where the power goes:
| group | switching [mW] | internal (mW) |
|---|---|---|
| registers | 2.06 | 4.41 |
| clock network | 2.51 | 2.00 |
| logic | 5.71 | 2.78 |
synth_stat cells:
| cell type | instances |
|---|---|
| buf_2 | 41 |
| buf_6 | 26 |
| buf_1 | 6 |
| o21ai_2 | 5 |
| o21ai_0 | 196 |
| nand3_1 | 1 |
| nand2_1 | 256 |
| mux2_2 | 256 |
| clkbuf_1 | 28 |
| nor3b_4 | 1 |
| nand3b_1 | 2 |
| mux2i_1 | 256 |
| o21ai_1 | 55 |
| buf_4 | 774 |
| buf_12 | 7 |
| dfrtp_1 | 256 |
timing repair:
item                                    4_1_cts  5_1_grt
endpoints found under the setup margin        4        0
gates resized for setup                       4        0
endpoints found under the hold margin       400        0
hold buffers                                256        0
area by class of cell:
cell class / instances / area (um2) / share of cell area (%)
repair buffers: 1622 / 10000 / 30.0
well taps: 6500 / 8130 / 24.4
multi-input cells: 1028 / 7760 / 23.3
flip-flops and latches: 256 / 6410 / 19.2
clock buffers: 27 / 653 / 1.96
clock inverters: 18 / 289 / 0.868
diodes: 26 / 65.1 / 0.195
[src/verilog/tcb_pkg.sv]
package tcb_pkg;

  ////////////////////////////////////////
  // bus widths and timing
  ////////////////////////////////////////

  // address, data and byte enable widths
  localparam int unsigned aw = 16;
  localparam int unsigned dw = 32;
  localparam int unsigned bw = dw / 8;
  // byte offset bits inside a word
  localparam int unsigned ob = $clog2(bw);
  // response delay in cycles
  localparam int unsigned dly = 1;
  // subordinate port count
  localparam int unsigned pn = 2;

  typedef logic [aw-1:0] adr_t;
  typedef logic [dw-1:0] dat_t;
  typedef logic [bw-1:0] ben_t;
  typedef logic [0:0]    sel_t;

  ////////////////////////////////////////
  // address map
  ////////////////////////////////////////

  // memory region, 1 KiB window
  localparam adr_t        mem_base  = 16'h0000;
  localparam int unsigned mem_words = 256;
  localparam int unsigned mem_aw    = $clog2(mem_words);
  localparam int unsigned mem_lsb   = mem_aw + ob;

  // register region, four words
  localparam adr_t reg_base = 16'h1000;
  typedef logic [1:0] reg_idx_t;
  localparam int unsigned reg_lsb = $bits(reg_idx_t) + ob;

  // register indices
  localparam reg_idx_t idx_gpo = 2'd0;
  localparam reg_idx_t idx_gpi = 2'd1;
  localparam reg_idx_t idx_scr = 2'd2;
  localparam reg_idx_t idx_id  = 2'd3;

  // id register content
  localparam dat_t reg_id = 32'h7cb0_0001;

  // byte lane merge for partial writes
  function automatic dat_t ben_merge(dat_t old, dat_t wdt, ben_t ben);
    dat_t res;
    res = old;
    for (int i = 0; i < bw; i++) begin
      if (ben[i]) res[8*i +: 8] = wdt[8*i +: 8];
    end
    return res;
  endfunction

endpackage

[src/verilog/tcb_if.sv]
`timescale 1ns/10ps

interface tcb_if (
  input logic sub,
  input logic arst_n
);
  import tcb_pkg::*;

  // request, manager side
  logic vld;
  logic wen;
  adr_t adr;
  ben_t ben;
  dat_t wdt;
  // response, target side
  logic rdy;
  dat_t rdt;
  logic err;

  // transfer happens when both handshake signals are high
  logic trn;
  assign trn = vld & rdy;

  // response phase, trails the transfer by dly cycles
  logic [dly-1:0] trn_d;
  logic           rsp;

  always_ff @(posedge sub or negedge arst_n) begin
    if (!arst_n) begin
      trn_d <= '0;
    end else begin
      trn_d <= (trn_d << 1) | dly'(trn);
    end
  end

  assign rsp = trn_d[dly-1];

  modport man (
    input  sub, arst_n, trn, rsp,
    output vld, wen, adr, ben, wdt,
    input  rdy, rdt, err
  );

  modport trg (
    input  sub, arst_n, trn, rsp,
    input  vld, wen, adr, ben, wdt,
    output rdy, rdt, err
  );

endinterface

[src/verilog/tcb_reg.sv]
`timescale 1ns/10ps

module tcb_reg (
  tcb_if.trg             bus,
  input  tcb_pkg::dat_t  gpio_in,
  output tcb_pkg::dat_t  gpio
);
  import tcb_pkg::*;

  ////////////////////////////////////////
  // decode
  ////////////////////////////////////////

  reg_idx_t idx;
  logic     hit;
  logic     ro;
  logic     bad;
  logic     wr_ok;

  assign idx = bus.adr[ob +: $bits(reg_idx_t)];
  // inside the register window
  assign hit = bus.adr[aw-1:reg_lsb] == reg_base[aw-1:reg_lsb];
  // gpio input and id are read only
  assign ro  = (idx == idx_gpi) || (idx == idx_id);

  // error on a window miss, on zero byte lanes or on a write to read only
  assign bad   = !hit || (bus.ben == '0) || (bus.wen && ro);
  assign wr_ok = bus.trn && bus.wen && !bad;

  ////////////////////////////////////////
  // registers
  ////////////////////////////////////////

  // two flop sync of gpio_in
  dat_t gpi_s1;
  dat_t gpi_s2;
  // scratch word
  dat_t scr;
  // read mux
  dat_t rd_mux;

  always_ff @(posedge bus.sub or negedge bus.arst_n) begin
    if (!bus.arst_n) begin
      bus.rdy <= 1'b0;
      bus.err <= 1'b0;
      gpio    <= '0;
      gpi_s1  <= '0;
      gpi_s2  <= '0;
    end else begin
      bus.rdy <= 1'b1;
      // err only in the cycle after a transfer
      bus.err <= bus.trn && bad;
      gpi_s1  <= gpio_in;
      gpi_s2  <= gpi_s1;
      if (wr_ok && idx == idx_gpo) begin
        gpio <= ben_merge(gpio, bus.wdt, bus.ben);
      end
    end
  end

  // scratch register with bytewise writes
  always_ff @(posedge bus.sub) begin
    if (wr_ok && idx == idx_scr) begin
      scr <= ben_merge(scr, bus.wdt, bus.ben);
    end
  end

  ////////////////////////////////////////
  // read path
  ////////////////////////////////////////

  always_comb begin
    case (idx)
      idx_gpo: rd_mux = gpio;
      idx_gpi: rd_mux = gpi_s2;
      idx_scr: rd_mux = scr;
      default: rd_mux = reg_id;
    endcase
  end

  // registered read data with one cycle of latency
  always_ff @(posedge bus.sub) begin
    if (bus.trn && !bus.wen) begin
      bus.rdt <= rd_mux;
    end
  end

endmodule

[src/flat_wrapper.sv]
// flat-port wrapper written by rule: the top's interface ports become plain ports
module tcb_reg_flat import tcb_pkg::*;
  (gpio_in, gpio, sub, arst_n, bus_vld, bus_wen, bus_adr, bus_ben, bus_wdt, bus_rdy, bus_rdt, bus_err);
  tcb_if bus_i (.sub(sub), .arst_n(arst_n));
  input  tcb_pkg::dat_t gpio_in;
  output tcb_pkg::dat_t gpio;
  input wire logic sub;
  input wire logic arst_n;
  input wire logic [$bits(bus_i.vld)-1:0] bus_vld;
  input wire logic [$bits(bus_i.wen)-1:0] bus_wen;
  input wire logic [$bits(bus_i.adr)-1:0] bus_adr;
  input wire logic [$bits(bus_i.ben)-1:0] bus_ben;
  input wire logic [$bits(bus_i.wdt)-1:0] bus_wdt;
  output wire logic [$bits(bus_i.rdy)-1:0] bus_rdy;
  output wire logic [$bits(bus_i.rdt)-1:0] bus_rdt;
  output wire logic [$bits(bus_i.err)-1:0] bus_err;
  assign bus_i.vld = bus_vld;
  assign bus_i.wen = bus_wen;
  assign bus_i.adr = bus_adr;
  assign bus_i.ben = bus_ben;
  assign bus_i.wdt = bus_wdt;
  assign bus_rdy = bus_i.rdy;
  assign bus_rdt = bus_i.rdt;
  assign bus_err = bus_i.err;
  tcb_reg u_core (.bus(bus_i), .gpio_in(gpio_in), .gpio(gpio));
endmodule
[config.mk]
export PLATFORM = sky130hd
export DESIGN_NAME = tcb_reg_flat
export DESIGN_NICKNAME = d
export VERILOG_FILES = /design/src/verilog/tcb_pkg.sv /design/src/verilog/tcb_if.sv /design/src/verilog/tcb_reg.sv /design/src/flat_wrapper.sv
export SDC_FILE = /design/constraint.sdc
export NUM_CORES = 1
export LEC_CHECK = 0
export ABC_AREA = 1
export BUFFER_PORTS_ARGS = -buffer_cell sky130_fd_sc_hd__buf_2
export CAP_MARGIN = 20
export CORE_MARGIN = 2
export CORE_UTILIZATION = 35
export CTS_CLUSTER_SIZE = 16
export DETAILED_ROUTE_END_ITERATION = 10
export SYNTH_ARGS = -nofsm -noshare
export SYNTH_HDL_FRONTEND = slang
export SYNTH_SLANG_ARGS = --single-unit
[constraint.sdc]
create_clock -name sub -period 3 [get_ports sub]
set_input_delay 0.9 -clock sub [delete_from_list [all_inputs] [get_ports sub]]
set_output_delay 0.9 -clock sub [all_outputs]
set_load 0.005 [all_outputs]
# Yosys cells after proc, flatten, opt, wreduce, memory -nomap -nowiden
# Index checks and enable logic that the tools add are counted.
[word_totals]
regBits = 162
in_bits = 88
out_inout_bits = 66
wordCells = 42
[classes]
eq_ne = 4
mux = 1
n_bitwise = 1
reduce_logical = 23
[op_table]
columns = ["cell", "n"]
rows = [
  ["one-hot mux 32 bit (3 select lines)", 1],
  ["AND reduction 2 bit", 8],
  ["equality test 12 x 9 -> 1 bit (second input constant)", 1],
  ["logical AND 1 bit", 7],
  ["equality test 2 bit (second input constant)", 2],
  ["logical NOT 4 bit", 1],
  ["logical NOT 1 bit", 3],
  ["logical OR 1 bit", 3],
  ["equality test 2 x 1 -> 1 bit (second input constant)", 1],
  ["logical NOT 2 bit", 1],
  ["bitwise AND 1 bit", 1],
]

# Longest topological paths before layout
[depth]
ltp_word = 8
ltp_mapped = 9
depth_no_buf = 8

# Worst setup path before layout
# Ideal clock, no wire load.
[synth_timing]
path_kind = "input port to flip-flop"
start = "input bus_vld"
end = "register u_core.bus.rdt[0] (enable)"
setup_ns = 0.421
arrival_ns = 2.318
required_ns = 2.579
path_slack_ns = 0.261
stages = 2
path_buffers = 0
path_cell_list = "nand2_1 -> nor2_1"
[synth_between]
elab_chain_len = 2
[synth_lines]
columns = ["element", "line_no", "source"]
rows = [
  ["from (decl)", "flat_wrapper.sv:9", "input wire logic [$bits(bus_i.vld)-1:0] bus_vld;"],
  ["bitwise AND 1 bit", "tcb_if.sv:22", "assign trn = vld & rdy;"],
  ["logical AND 1 bit", "tcb_reg.sv:83", "if (bus.trn && !bus.wen) begin"],
  ["to (signal assigned)", "tcb_reg.sv:84", "bus.rdt <= rd_mux;"],
  ["to (decl)", "tcb_if.sv:47", "output rdy, rdt, err"],
]
# No other way between the ends.
# A chain may end at the register's enable or synchronous reset.

# Worst setup path in the final report
[layout_timing]
start = "input bus_ben[1]"
end = "register u_core.scr[0] (enable)"
[layout_between]
elab_chain_len = 7
[layout_lines]
columns = ["element", "line_no", "source"]
rows = [
  ["from (decl)", "flat_wrapper.sv:12", "input wire logic [$bits(bus_i.ben)-1:0] bus_ben;"],
  ["logical NOT 4 bit", "tcb_reg.sv:27", "assign bad = !hit || (bus.ben == '0) || (bus.wen && ro);"],
  ["logical OR 1 bit (2 in a row)", "tcb_reg.sv:27", ""],
  ["logical NOT 1 bit", "tcb_reg.sv:28", "assign wr_ok = bus.trn && bus.wen && !bad;"],
  ["logical AND 1 bit", "tcb_reg.sv:28", ""],
  ["logical AND 1 bit", "tcb_reg.sv:63", "if (wr_ok && idx == idx_scr) begin"],
  ["AND reduction 2 bit (no source line)", "n/a", ""],
  ["to (signal assigned)", "tcb_reg.sv:64", "scr <= ben_merge(scr, bus.wdt, bus.ben);"],
  ["to (decl)", "tcb_reg.sv:38", "dat_t scr;"],
]
# No other way between the ends.

==> reports/summary.txt <==
Crit Path Max Fanout -> 11
Clk sinks -> 162
First-pass GRT wire length -> 23.1 mm
Worst R2R Setup Slack -> 1.35 ns
Clock slew at the register clock pins of the worst setup and hold paths -> 0.06 ns
CTS tree -> built
CP startpoint kind -> primary input
Setup CP Type -> primary input to register
DRT Wirelength -> 14.4 mm
Worst slew pin tran -> 0.649 ns
DR pass1 iterations -> 5
Leakage power -> 3.52 nW
Worst ir drop on vdd -> 0.389 mV
Tot GR Track Use -> 17.3%
Hold crit path type -> register to register
Worst Path Arrival -> 2.15 ns
Hold slack -> 0.347 ns
Synth Instances -> 461
Syn nets -> 549
Layout Nets -> 714
H-tree levels -> 4
Distinct cells, synth -> 19
Fin area -> 7440 sq um
Hold_buf cts -> 0
FF-to-FF path depth -> 7
Max Clk Rate -> 493 MHz
1st-iter DRT viols -> 320
Final setup violating endpoints -> 0
Postcts setup bufs -> 0
I/O pins -> 154
Reg-to-reg endpoint -> u_core.scr[0]
EDFF count, synth -> 64
Drt wl/cell -> 16.8 um
Fin. max-slew vios -> 0
Synth Area per Inst -> 12.6 sq um
Vias -> 4014
Vias in the first global route -> 4234
Final worst slack -> 0.973 ns
Yosys reg bits -> 162
Final Core Density -> 45.4%
Initial Util -> 35.4%
Final hold vios -> 0
Largest net degree at the start of global routing -> 53
Critical Path Sink Type -> register
Die X -> 133 um
Share of post-route cells with drive strength above 1 -> 32.6%
Maximum capacitance violations -> 0
Asr flop ratio synth -> 60.5%
Worst clock skew -> 0.0103 ns
DIE AREA -> 17600 sq um
Buffers on Ports -> 151
Via-to-Cell Ratio -> 4.67
Worst r2r src -> u_core.bus.rdy
Total negative slack -> 0 ns
DRC -> 0
Minimum clock period -> 2.03 ns
Worst setup endpoint -> u_core.scr[0]
DP Area -> 6890 sq um
Core Box Area -> 16400 sq um
P per Cell Area -> 621 nW/um^2
CP Launch Point -> bus_ben[1]
Inserted Diodes -> 0
Clock root cell -> clkbuf_16
Synthesized cell area -> 5810 sq um
Overall die height -> 133 um
Initial antenna violation count -> 1
Clock buffer depth -> 2
Area Growth Syn to Fin -> 28.1%
Cts repair resizes -> 0
Dpl ws -> 0.505 ns
Cell Rows -> 47
Max-slew headroom -> 56.7%
DRT antenna net count -> 0
GPL Wtd Cong -> 0.757
Share of the yosys chip area belonging to registers -> 75.3%
Critical Path RT -> 3.12 ns
TritonCTS buffer count -> 17
Status -> completed
Skew-Pair Late Insertion Delay -> 0.42 ns
Congestion Overflow GR -> 0
RSZ-0062 raised after global routing -> false
Final HPWL DP -> 9.62 mm
Ys flop type -> dfrtp_1
Fin crit share -> 67.6%
Syn. warnings -> 0
-- state kept, by name (all words and copies together) (netlist names) --
name and count:
u_core.bus.rdt 32, u_core.gpi_s1 32, u_core.gpi_s2 32, u_core.gpio 32
u_core.scr 32, u_core.bus.err 1, u_core.bus.rdy 1
-- kinds of logic (layout without fill, tap and decap cells) --
family,count (synthesis),count (layout),synth area share [%]
other cells,1,1,0.0646
flops,162,162,75.3
compound gates,9,9,0.775
buf+inv,36,214,3.08
simple gates,253,253,20.8
-- layout by cell type, fill, tap and decap left out --
cell | netlist | final
inv_2 | 2 | 2
or2_1 | 1 | 1
clkinv_2 | 0 | 2
clkbuf_1 | 1 | 4
buf_12 | 0 | 3
nor2_8 | 2 | 2
clkbuf_8 | 0 | 3
clkbuf_16 | 0 | 18
buf_4 | 0 | 14
clkinvlp_4 | 0 | 1
nand3_4 | 1 | 1
nand3_1 | 33 | 33
buf_2 | 17 | 150
inv_4 | 0 | 3
dfrtp_1 | 98 | 98
nand4_4 | 4 | 4
nand4_1 | 32 | 32
clkinv_4 | 0 | 1
inv_1 | 13 | 13
nand2_1 | 163 | 163
nor2_1 | 14 | 13
edfxtp_1 | 64 | 64
conb_1 | 1 | 1
o21ai_0 | 9 | 9
nor2_4 | 2 | 4
-- power breakdown --
group | total, mW | switching [mW] | leakage [nW] | internal, mW
Clock | 2.01 | 0.833 | 0.274 | 1.17
Sequential | 2.39 | 0.0170 | 1.78 | 2.37
Combinational | 0.229 | 0.145 | 1.46 | 0.0839
-- worst min-delay path by stage --
stage                                 start           endpoint  slack (ns)  cells past startpoint
after detailed placement  u_core.gpi_s1[13]  u_core.gpi_s2[13]        0.33                      0
after floorplan            u_core.gpi_s1[0]   u_core.gpi_s2[0]        0.33                      0
after CTS                 u_core.gpi_s1[24]  u_core.gpi_s2[24]        0.35                      0
after global placement     u_core.gpi_s1[6]   u_core.gpi_s2[6]        0.33                      0
after global routing      u_core.gpi_s1[18]  u_core.gpi_s2[18]        0.35                      0
final                     u_core.gpi_s1[24]  u_core.gpi_s2[24]        0.35                      0
-- Yosys cell counts, types with 2 or more instances --
| master | count | area [sq um] |
|---|---|---|
| nand2_1 | 163 | 612 |
| dfrtp_1 | 98 | 2450 |
| nor2_8 | 2 | 40.0 |
| nand4_4 | 4 | 85.1 |
| inv_2 | 2 | 7.51 |
| nor2_1 | 14 | 52.6 |
| nand4_1 | 32 | 200 |
| edfxtp_1 | 64 | 1920 |
| inv_1 | 13 | 48.8 |
| buf_2 | 17 | 85.1 |
| o21ai_0 | 9 | 45.0 |
| nand3_1 | 33 | 165 |
| nor2_4 | 2 | 22.5 |
| buf_6 | 3 | 33.8 |
-- through the flow --
step | power [mW] | instances
2_1_floorplan | 2.51 | 461
3_3_place_gp | 2.66 | 827
3_5_place_dp | 2.67 | 827
4_1_cts | 4.67 | 859
5_1_grt | 4.79 | 859
6_report | 4.63 | 859
-- worst max-delay path, stage by stage --
cell     delay [ns]
buf_2          0.25
nor2_1         0.09
nand2_1        0.16
nand3_4        0.12
nor2_8         0.10
nand2_1        0.13
nor2_1         0.18
buf_4          0.21
-- area by class of cell --
type	instances	area [sq um]
fillers	1500	8960
flip-flops and latches	162	4370
multi-input cells	263	1270
repair buffers	167	916
clock buffers	25	507
well taps	220	275
inverters	15	56.3
clock inverters	7	45.0
-- per-layer routing --
layer	wire length (um)	share of wire [%]	global-route usage (%)	vias to the layer above
li1	-	-	-	1883
met1	5990	41	21.3	1981
met2	7390	51	28.5	119
met3	712	4.9	4.79	29
met4	342	2.4	7.53	2
met5	13	0.090	0	-
No activity file was read; power rests on OpenSTA's default activity.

- - - - - - -

* What is being asked:
Retype only the stretch of lines above starting at the one with "DIE AREA -> 17600 sq um" and stopping at the one with "GPL Wtd Cong -> 0.757", exactly as written, with both kept.

* Output for this exercise:
DIE AREA -> 17600 sq um
Buffers on Ports -> 151
Via-to-Cell Ratio -> 4.67
Worst r2r src -> u_core.bus.rdy
Total negative slack -> 0 ns
DRC -> 0
Minimum clock period -> 2.03 ns
Worst setup endpoint -> u_core.scr[0]
DP Area -> 6890 sq um
Core Box Area -> 16400 sq um
P per Cell Area -> 621 nW/um^2
CP Launch Point -> bus_ben[1]
Inserted Diodes -> 0
Clock root cell -> clkbuf_16
Synthesized cell area -> 5810 sq um
Overall die height -> 133 um
Initial antenna violation count -> 1
Clock buffer depth -> 2
Area Growth Syn to Fin -> 28.1%
Cts repair resizes -> 0
Dpl ws -> 0.505 ns
Cell Rows -> 47
Max-slew headroom -> 56.7%
DRT antenna net count -> 0
GPL Wtd Cong -> 0.757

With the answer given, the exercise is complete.